Cross-Species Study Reveals AI Matches Early Vision, Splits on Higher Areas
Macaque electrophysiology shows CNNs align with V1/V2, but IT rankings diverge from human fMRI.
A new study from Nils Leutenegger extends prior work on learning rules and brain alignment to a cross-species comparison. Using representational similarity analysis (RSA), the author tested five learning rules—backpropagation (BP), feedback alignment (FA), predictive coding (PC), spike-timing-dependent plasticity (STDP), and a random-weights baseline—against macaque electrophysiology data (MajajHong2015 for V4/IT and FreemanZiemba2013 for V1/V2). The same model weights from earlier human fMRI experiments were used. Results show that early visual cortex (V1/V2) alignment is robust across species, with all models achieving higher rho values in macaques (0.15–0.30) than in humans (0.01–0.08), likely due to electrophysiology's higher signal-to-noise ratio. STDP and PC again led among trained rules, consistent with human V1 rankings.
However, higher-area alignment (IT) tells a different story. Learning rule rankings showed no detectable correlation across species (Kendall's tau = 0.00, p = 1.00), though the small sample size (n=5) limits statistical power. A pretrained ResNet-50 (ImageNet) achieved rho=0.25 at macaque IT, substantially above all custom CNN conditions (rho=0.07–0.14). This suggests that IT alignment is primarily limited by model capacity and training data, not the learning rule. The study also reports noise ceilings, multi-seed variability (5 seeds), and stimulus-control analyses. These findings demonstrate that early visual alignment generalizes across species, while higher-area alignment depends more on model architecture and domain than on the learning algorithm itself.

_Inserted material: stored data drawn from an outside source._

**src/rtl/cpu_sequencer_pkg.sv**
```systemverilog
// cpu_sequencer_pkg: shared definitions for the instruction sequencer.
// Holds the sequencer state encoding used by the top-level FSM.
package cpu_sequencer_pkg;

    // Instruction phases. FETCH must stay the reset/idle state.
    typedef enum logic [2:0] {
        SEQ_FETCH     = 3'd0,
        SEQ_DECODE    = 3'd1,
        SEQ_EXECUTE   = 3'd2,
        SEQ_ATC_WAIT  = 3'd3,
        SEQ_WRITEBACK = 3'd4
    } seq_state_t;

endpackage

```
**src/rtl/cpu_sequencer_next_ip_select.sv**
```systemverilog
// next_ip_select: combinational next-instruction-pointer mux.
// Ports:
//   ip          - current instruction pointer
//   jump_target - branch destination
//   take_branch - 1 selects jump_target, 0 selects ip+1 (wraps)
//   next_ip     - selected next pointer
module next_ip_select #(
    parameter int IP_WIDTH = 8
) (
    input  logic [IP_WIDTH-1:0] ip,
    input  logic [IP_WIDTH-1:0] jump_target,
    input  logic                take_branch,
    output logic [IP_WIDTH-1:0] next_ip
);

    // Carry out of the increment is dropped so the pointer wraps.
    assign next_ip = take_branch ? jump_target : ip + IP_WIDTH'(1);

endmodule

```
**src/rtl/cpu_sequencer.sv**
```systemverilog
// cpu_sequencer: multi-cycle fetch/decode/execute/writeback sequencer.
// Owns the instruction pointer, requests program memory with req/ack and
// arbitrates Atomic Test-and-Clear access to the shared flag.
// Ports:
//   clk, reset                 - clock; async active-high reset
//   run                        - permits a new fetch to start
//   fetch_req/fetch_addr/ack   - program memory handshake (addr == ip)
//   instr_load                 - instruction register load strobe
//   write_enable/branch_select/is_atc/cond_true/jump_target - decoded controls
//   reg_we                     - register file write strobe
//   atc_req/atc_grant/atc_flag/atc_clear - flag resource handshake
//   ip                         - current instruction pointer
//   retire                     - one-cycle instruction completion pulse
module cpu_sequencer
    import cpu_sequencer_pkg::*;
#(
    parameter int                     IP_WIDTH = 8,
    parameter logic [IP_WIDTH-1:0]    START_IP = '0
) (
    input  logic                clk,
    input  logic                reset,
    input  logic                run,
    output logic                fetch_req,
    output logic [IP_WIDTH-1:0] fetch_addr,
    input  logic                fetch_ack,
    output logic                instr_load,
    input  logic                write_enable,
    input  logic                branch_select,
    input  logic                is_atc,
    input  logic                cond_true,
    input  logic [IP_WIDTH-1:0] jump_target,
    output logic                reg_we,
    output logic                atc_req,
    input  logic                atc_grant,
    input  logic                atc_flag,
    output logic                atc_clear,
    output logic [IP_WIDTH-1:0] ip,
    output logic                retire
);

    seq_state_t          state;
    logic                take_branch;
    logic [IP_WIDTH-1:0] next_ip;

    // ATC reuses the branch mux: a set flag acts like a taken jump.
    always_comb begin
        take_branch = 1'b0;
        if (state == SEQ_ATC_WAIT)
            take_branch = atc_flag;
        else if (state == SEQ_EXECUTE)
            take_branch = branch_select & cond_true;
    end

    next_ip_select #(
        .IP_WIDTH    (IP_WIDTH)
    ) u_next_ip (
        .ip          (ip),
        .jump_target (jump_target),
        .take_branch (take_branch),
        .next_ip     (next_ip)
    );

    assign fetch_addr = ip;

    // Strobes are decoded from state plus same-cycle inputs. Gating with
    // !reset makes every request/strobe drop the instant reset rises,
    // not just once the state register has been cleared.
    always_comb begin
        fetch_req  = 1'b0;
        instr_load = 1'b0;
        reg_we     = 1'b0;
        atc_req    = 1'b0;
        atc_clear  = 1'b0;
        retire     = 1'b0;
        if (!reset) begin
            case (state)
                SEQ_FETCH: begin
                    fetch_req  = run;
                    instr_load = run & fetch_ack;
                end
                SEQ_EXECUTE: begin
                    retire = ~is_atc & (branch_select | ~write_enable);
                end
                SEQ_ATC_WAIT: begin
                    atc_req   = 1'b1;
                    atc_clear = atc_grant & atc_flag;
                    retire    = atc_grant;
                end
                SEQ_WRITEBACK: begin
                    reg_we = 1'b1;
                    retire = 1'b1;
                end
                default: ;
            endcase
        end
    end

    always_ff @(posedge clk or posedge reset) begin
        if (reset) begin
            state <= SEQ_FETCH;
            ip    <= START_IP;
        end else begin
            case (state)
                SEQ_FETCH: begin
                    if (instr_load)
                        state <= SEQ_DECODE;
                end
                SEQ_DECODE: begin
                    state <= SEQ_EXECUTE;
                end
                SEQ_EXECUTE: begin
                    if (is_atc) begin
                        state <= SEQ_ATC_WAIT;
                    end else begin
                        // branch, write and NOP all advance ip here
                        ip    <= next_ip;
                        state <= (!branch_select && write_enable) ? SEQ_WRITEBACK
                                                                  : SEQ_FETCH;
                    end
                end
                SEQ_ATC_WAIT: begin
                    if (atc_grant) begin
                        ip    <= next_ip;
                        state <= SEQ_FETCH;
                    end
                end
                SEQ_WRITEBACK: begin
                    state <= SEQ_FETCH;
                end
                default: begin
                    state <= SEQ_FETCH;
                end
            endcase
        end
    end

endmodule

```
**config.mk**
```make
export PLATFORM = sky130hd
export DESIGN_NAME = cpu_sequencer
export DESIGN_NICKNAME = d
export VERILOG_FILES = /design/src/rtl/cpu_sequencer_pkg.sv /design/src/rtl/cpu_sequencer_next_ip_select.sv /design/src/rtl/cpu_sequencer.sv
export SDC_FILE = /design/constraint.sdc
export NUM_CORES = 1
export LEC_CHECK = 0
export ABC_AREA = 1
export CAP_MARGIN = 20
export CORE_MARGIN = 8
export CORE_UTILIZATION = 41
export CTS_BUF_LIST = sky130_fd_sc_hd__clkbuf_16
export CTS_CLUSTER_SIZE = 8
export DETAILED_ROUTE_END_ITERATION = 10
export GPL_ROUTABILITY_DRIVEN = 0
export GPL_TIMING_DRIVEN = 0
export PLACE_DENSITY = 0.79
export SYNTH_ARGS = -nofsm -noshare
export SYNTH_HDL_FRONTEND = slang
export SYNTH_SLANG_ARGS = --single-unit
```
**constraint.sdc**
```tcl
create_clock -name clk -period 1.55 [get_ports clk]
set_input_delay 0.31 -clock clk [delete_from_list [all_inputs] [get_ports clk]]
set_output_delay 0.31 -clock clk [all_outputs]
set_load 0.05 [all_outputs]
```
==> flow_summary.yaml, run 1 <==
power_and_ir_drop:
  p_leak_nw: 0.791
  switching_power_mw: 1.73
  power_density_nw_per_um2: 2080
  internal_power_mw: 1.57
  pwr-share-seq_pct: 19.7
  p_comb_share_pct: 66.0
  pwr-share-clk_pct: 14.3
  sw_frac_of_total_pct: 52.3
  peakVddDrop_mv: 1.29
  p_total_mw: 3.30
global_route:
  grt_max_degree: 13
  grt_pass1_vias: 1010
  grt_pass1_wl_mm: 4.55
  grt_usage_pct: 14.0
  antenna_found_initial: 0
  grt_overflow: 0
status:
  status: "finished, violations left"
  violations: "negative setup slack"
logic_synthesis:
  syn_avg_cell_area_um2: 6.49
  synth_common_cells: "43 x nand2_1, 20 x inv_1, 17 x nand3_1, 11 x dfrtp_1, 10 x nor2_1"
  synth_fa_ha_area_share_pct: 1.41
  synth_top_family_by_area: "simple AND/OR/NAND/NOR gates"
  ys_warn_count: 0
  synth_edf_count: 0
  synth_mux_area_share_pct: 0
  yosysTopAreaCellShare_pct: 30.9
  synth.area.top_cells: "dfrtp_1 31%, nand2_1 18%, nand3_1 9.6%, inv_1 8.4%, buf_4 6.8%"
  synth_cell_types: 22
  syn_nets: 156
  synth_compound_area_share_pct: 4.50
  syn_inst: 137
  yosysMostFrequentCell: "nand2_1"
  synth_xor_area_share_pct: 2.95
  seq_area_frac_synth_pct: 30.9
  async_flop_share_pct: 100
  synthFlopType: "dfrtp_1"
  yosys.area_share.simple_pct: 42.2
  syn_area_um2: 890
  synth_area_leader_cell: "dfrtp_1"
  ys_seq_elements: 11
placed_design:
  dp_hpwl_mm: 1.98
  port_buffers: 39
  dpl_worst_slack_ps: -1180
  post-place-cells: 204
die:
  ios: 40
  die_area_um2: 3920
  die_h_um: 62.6
  dieWidth_um: 62.6
  initial_core_util_pct: 41.8
  fp-row-count: 17
  coreArea_um2: 2130
final_layout:
  fin_nets: 211
  seq_area_um2: 283
  synthToLayoutAreaGrowth_pct: 78.2
  multi_input_area_um2: 536
  drive_gt1_share_pct: 37.2
  fin_cells: 219
  fill_cells: 156
  antenna-diode-count: 0
detailed_routing:
  dr.pass1.iters: 6
  drt_iter0_markers: 39
  drt-vias-per-instance: 4.75
  wl_mm: 2.92
  routedWlPerCell_um: 13.4
  ant_nets: 0
  vias: 1041
  route.detailed.drc: 0
worst_setup_path:
  r2r_cells: 8
  end_kind: "output pin"
  critPathArrivalTime_ps: 1410
  path_max_fanout: 5
  worstSetupPathType: "flop to output pin"
  cp.required_ps: 1240
  start_kind: "flop"
timing:
  clock.fmax_mhz: 580
  tightest_slew_ps: 504
  hold_slack_ps: 394
  max_slew_margin_pct: 66.6
  period_needed_ps: 1720
  hold_violations: 0
  fin_ws_ps: -174
  maxSlewViolCount: 0
  final.setup_skew_ps: 5.36
  setup_viol: 6
  rsz0062_at_grt: "yes"
  fin_crit_sh_pct: 111
clock_tree:
  cts_tree: "done"
  numCtsBuffers: 3
  root_buffer: "clkbuf_16"
  postCtsHoldBufs: 0
  numClockSinks: 11
  clk_pin_slew_ps: 40
  clkLatencyLatePin_ps: 240
  ctsLongestPathBuffers: 2
  htreeDepth: 1
run:
  max-cap-violations: 0
worst_hold_path:
  hold_path_class: "primary input to asynchronous set/reset pin"
final timing paths:
kind | start | end | slack, ps
max | state[2] | retire | -170
max reg2reg | state[2] | fetch_addr[7] | 100
min in group clk | run | state[0] | 560
min reg2reg | fetch_addr[1] | fetch_addr[1] | 570
min | reset | state[2] | 390
max in group asynchronous | reset | fetch_addr[0] | 980
cells in the final DEF, fill, tap and decap left out, drive strengths merged:
cell	netlist	final
o21bai	2	2
nand3	19	19
nand2	45	45
nor2	14	14
nand4	2	2
o21ai	1	1
clkdlybuf4s15	0	11
a21oi	1	1
buf	8	25
xnor2	1	1
clkdlybuf4s50	0	15
a31oi	1	1
and2	1	1
nor3	1	1
xor2	2	2
clkinvlp	0	1
ha	1	1
dlygate4sd2	0	5
a31o	1	1
clkbuf	0	5
inv	26	26
dfrtp	11	11
power groups by stage:
stage          registers [mW]  clock network [mW]  logic (mW)
2_1_floorplan           0.904                   0        1.16
3_3_place_gp            0.602                   0        2.03
3_5_place_dp            0.612                   0        2.07
4_1_cts                 0.608               0.473        2.08
5_1_grt                 0.678               0.497        2.33
6_report                0.652               0.472        2.18
stage by stage:
| step | TNS (ps) | area [um2] | util (%) |
|---|---|---|---|
| finish | -695 | 1590 | 74.5 |
| global route | -980 | 1590 | 74.5 |
| CTS | -432 | 1500 | 70.6 |
| detailed placement | -5880 | 1360 | 64.0 |
| global placement | -5550 | 1360 | 64.0 |
| floorplan | -282 | 936 | - |
cells by family after synthesis:
family	Yosys count
AND/OR/NAND/NOR	82
adder cells (fa/ha/maj)	1
XOR/XNOR	3
flip-flops	11
buffers and inverters	34
AO/OA/AOI/OAI	6
sequential cells by signal, indices dropped and copies added, names as in the netlist:
register	count
fetch_addr	8
state	3
routing by layer:
layer  vias up  wire (um)  GRT usage (%)
li1        529          -              -
met1       484       1110           14.0
met2        23       1640           26.0
met3         5        129           4.48
met4         0         45           5.70
met5         -          0              0
worst max-delay path, cell delays in order, from the launching register on:
cell and delay, ps:
dfrtp_1 430, inv_4 130, nand3_2 100, nor2_4 110, nand2_2 70, a31oi_4 160
buf_6 180
area by class of cell:
class,count,share of cell area (%)
sequential,11,17.8
buffer,8,3.79
multi-input combinational,92,33.8
clock buffer,3,4.74
tap,28,2.21
clock inverter,1,0.237
timing repair buffer,50,30.2
inverter,26,7.18
timing repair:
item / 4_1_cts / 5_1_grt
resized for setup: 81 / 23
buffers inserted: 6 / 5
pin swaps: 4 / 5
setup endpoints to repair: 23 / 13
No activity file was read; power rests on OpenSTA's default activity.
==> inputs of run 2 (changes only) <==
CORE_MARGIN = unset   (was 8)
CORE_UTILIZATION = 50   (was 41)
CTS_CLUSTER_DIAMETER = 150   (was unset)
DONT_BUFFER_PORTS = 1   (was unset)
PLACE_DENSITY = unset   (was 0.79)
==> run 2 against run 1 <==
The run ends with design-rule violations, negative hold slack, negative setup slack left. Critical path type unchanged. Critical endpoint is now instr_load. Register-to-register slack lost 40 ps. Clock power down 0.8%. Total power fell by 5.5%. Die area shrank 50%. Routed wire length fell by 12%.
==> flow_summary.yaml, run 2 (synthesized netlist as in run 1, its figures left out) <==
timing:
  tns_ps: -1190
  fin_ws_ps: -379
  hold_violations: 11
  period_needed_ps: 1930
  tightest_slew_ps: 555
  clock.fmax_mhz: 518
  max_slew_margin_pct: 62.9
  rsz0062_at_grt: "yes"
  maxSlewViolCount: 0
  final.setup_skew_ps: 1.76
  hold_slack_ps: -11.9
  setup_viol: 6
  fin_crit_sh_pct: 124
die:
  fp-row-count: 14
  die_h_um: 44.2
  dieWidth_um: 44.2
  die_area_um2: 1950
  initial_core_util_pct: 56.4
  coreArea_um2: 1580
  ios: 40
detailed_routing:
  ant_nets: 0
  drt_iter0_markers: 54
  vias: 964
  route.detailed.drc: 2
  routedWlPerCell_um: 14.5
  dr.pass1.iters: 7
  drt-vias-per-instance: 5.45
  wl_mm: 2.58
worst_hold_path:
  hold_path_class: "primary input to asynchronous set/reset pin"
global_route:
  grt_usage_pct: 26.4
  grt.busiest_layer: "met2"
  grt_overflow: 0
  grt_pass1_vias: 808
  grt_pass1_wl_mm: 3.72
  antenna_found_initial: 0
  use_met2_pct: 43.5
  grt_max_degree: 14
  use_met3_pct: 8.98
  grt.met1_usage_pct: 33.8
power_and_ir_drop:
  power_density_nw_per_um2: 2430
  peakVddDrop_mv: 1.51
  p_leak_nw: 0.657
placed_design:
  post_dp_cell_area_um2: 956
  dp_hpwl_mm: 1.41
  port_buffers: 0
  dpl_worst_slack_ps: -251
  post-place-cells: 153
worst_setup_path:
  critPathArrivalTime_ps: 1620
  path_max_fanout: 2
  worstSetupPathType: "flop to output pin"
  start_kind: "flop"
  end_kind: "output pin"
  cp.required_ps: 1240
final_layout:
  largest_reg_flops: 8
  synthToLayoutAreaGrowth_pct: 44.4
  postLayoutCellArea_um2: 1280
  fin_nets: 181
  drive_gt1_share_pct: 40.4
  fin_cells: 177
  antenna-diode-count: 0
  final_common_cell: "nand2_1"
  final_cell_mix: "42 x nand2_1, 26 x buf_4, 21 x inv_1"
  fill_cells: 100
clock_tree:
  root_buffer: "clkbuf_16"
  numClockSinks: 11
  postCtsHoldBufs: 0
  cts_tree: "done"
  numCtsBuffers: 3
  clk_pin_slew_ps: 40
  htreeDepth: 1
  clkLatencyLatePin_ps: 240
  ctsLongestPathBuffers: 2
run:
  max-cap-violations: 0
status:
  status: "finished, violations left"
  violations: "design-rule violations, negative hold slack, negative setup slack"
==> run 2: changes by cell type in the layout (fill, tap and decap cells not counted), sizes merged, moves of 2 or more <==
cell / delta
dlygate4sd2: -5
clkdlybuf4s50: -15
clkdlybuf4s15: -11
buf: +2
clkbuf: -2
==> run 2: worst paths after layout <==
check / start / end / slack, ps / depth (start not counted)
max: state[0] / instr_load / -380 / 4
min reg2reg: fetch_addr[7] / fetch_addr[7] / 710 / 2
max in group asynchronous: reset / fetch_addr[6] / 1200 / 1
min: reset / state[1] / -10 / 1
min in group clk: is_atc / state[2] / 250 / 3
max reg2reg: state[1] / fetch_addr[2] / 60 / 10
==> run 2: cell type report <==
class | instances | area, um2 | share of cell area (%)
buffer | 8 | 60.1 | 4.67
timing repair buffer | 19 | 146 | 11.4
clock inverter | 1 | 3.75 | 0.292
multi-input combinational | 93 | 592 | 46.1
clock buffer | 3 | 75.1 | 5.84
inverter | 26 | 103 | 7.98
tap | 16 | 20.0 | 1.56
sequential | 11 | 285 | 22.2
==> run 2: what timing repair did <==
| item | 4_1_cts | 5_1_grt |
|---|---|---|
| setup endpoints to repair | 12 | 13 |
| buffers inserted | 12 | 7 |
| pin swaps | 7 | 6 |
| cloned | 0 | 1 |
| gates resized for setup | 19 | 6 |
| hold endpoints to repair | 0 | 0 |
==> run 2: power by group <==
part / switching, mW / total [mW] / internal, mW
sequential: 0.549 / 0.974 / 0.426
clock: 0.129 / 0.468 / 0.339
combinational: 1.05 / 1.68 / 0.631
==> run 2: critical path, stage by stage (launching register included) <==
cell and delay, ps:
dfrtp_1 400, inv_2 90, nand3_4 90, nor3_4 440, and2_4 350
==> run 2: layer usage <==
metal  part of all wire (%)  vias up
li1                       -      467
met1                     41      442
met2                     49       51
met3                    8.4        4
met4                    1.2        0
met5                      0        -
==> run 2: metrics by stage <==
stage / hold WS [ps] / power [mW] / util [%]
6_report: -11.9 / 3.12 / 81.5
3_3_place_gp: 259 / 2.21 / 60.6
4_1_cts: 8.78 / 2.91 / 75.8
3_5_place_dp: 260 / 2.22 / 60.6
2_1_floorplan: 179 / 2.07 / -
5_1_grt: 23.3 / 3.29 / 81.5
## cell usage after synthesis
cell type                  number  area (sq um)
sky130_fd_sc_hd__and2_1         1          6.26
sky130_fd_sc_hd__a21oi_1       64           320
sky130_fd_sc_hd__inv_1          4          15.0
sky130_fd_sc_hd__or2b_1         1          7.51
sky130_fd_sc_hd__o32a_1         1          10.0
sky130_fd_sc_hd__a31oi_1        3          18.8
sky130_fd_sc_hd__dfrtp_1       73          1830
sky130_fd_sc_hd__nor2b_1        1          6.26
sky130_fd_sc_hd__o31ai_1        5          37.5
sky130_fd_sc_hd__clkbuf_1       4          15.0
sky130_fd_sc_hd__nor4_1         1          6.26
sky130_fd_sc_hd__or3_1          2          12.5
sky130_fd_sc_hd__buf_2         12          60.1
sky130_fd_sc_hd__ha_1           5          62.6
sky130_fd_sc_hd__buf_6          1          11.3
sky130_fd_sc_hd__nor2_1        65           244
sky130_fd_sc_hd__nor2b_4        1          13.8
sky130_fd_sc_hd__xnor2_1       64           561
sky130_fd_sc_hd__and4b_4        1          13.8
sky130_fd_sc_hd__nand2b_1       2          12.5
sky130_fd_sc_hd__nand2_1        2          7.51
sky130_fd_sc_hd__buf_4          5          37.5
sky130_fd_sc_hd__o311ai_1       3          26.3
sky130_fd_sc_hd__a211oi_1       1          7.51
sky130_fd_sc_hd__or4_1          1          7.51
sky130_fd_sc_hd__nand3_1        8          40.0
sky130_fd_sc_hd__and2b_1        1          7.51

- STDP and PC achieve highest early visual alignment in macaques (rho~0.30 at V1/V2), matching human V1 rankings.
- No correlation found between learning rule rankings for IT across species (Kendall's tau=0.00).
- Pretrained ResNet-50 (rho=0.25) outperforms all custom CNNs at macaque IT by 2–3x, indicating model capacity is key.
Why It Matters
This study clarifies which parts of AI visual processing align with biology, guiding better brain-like model design.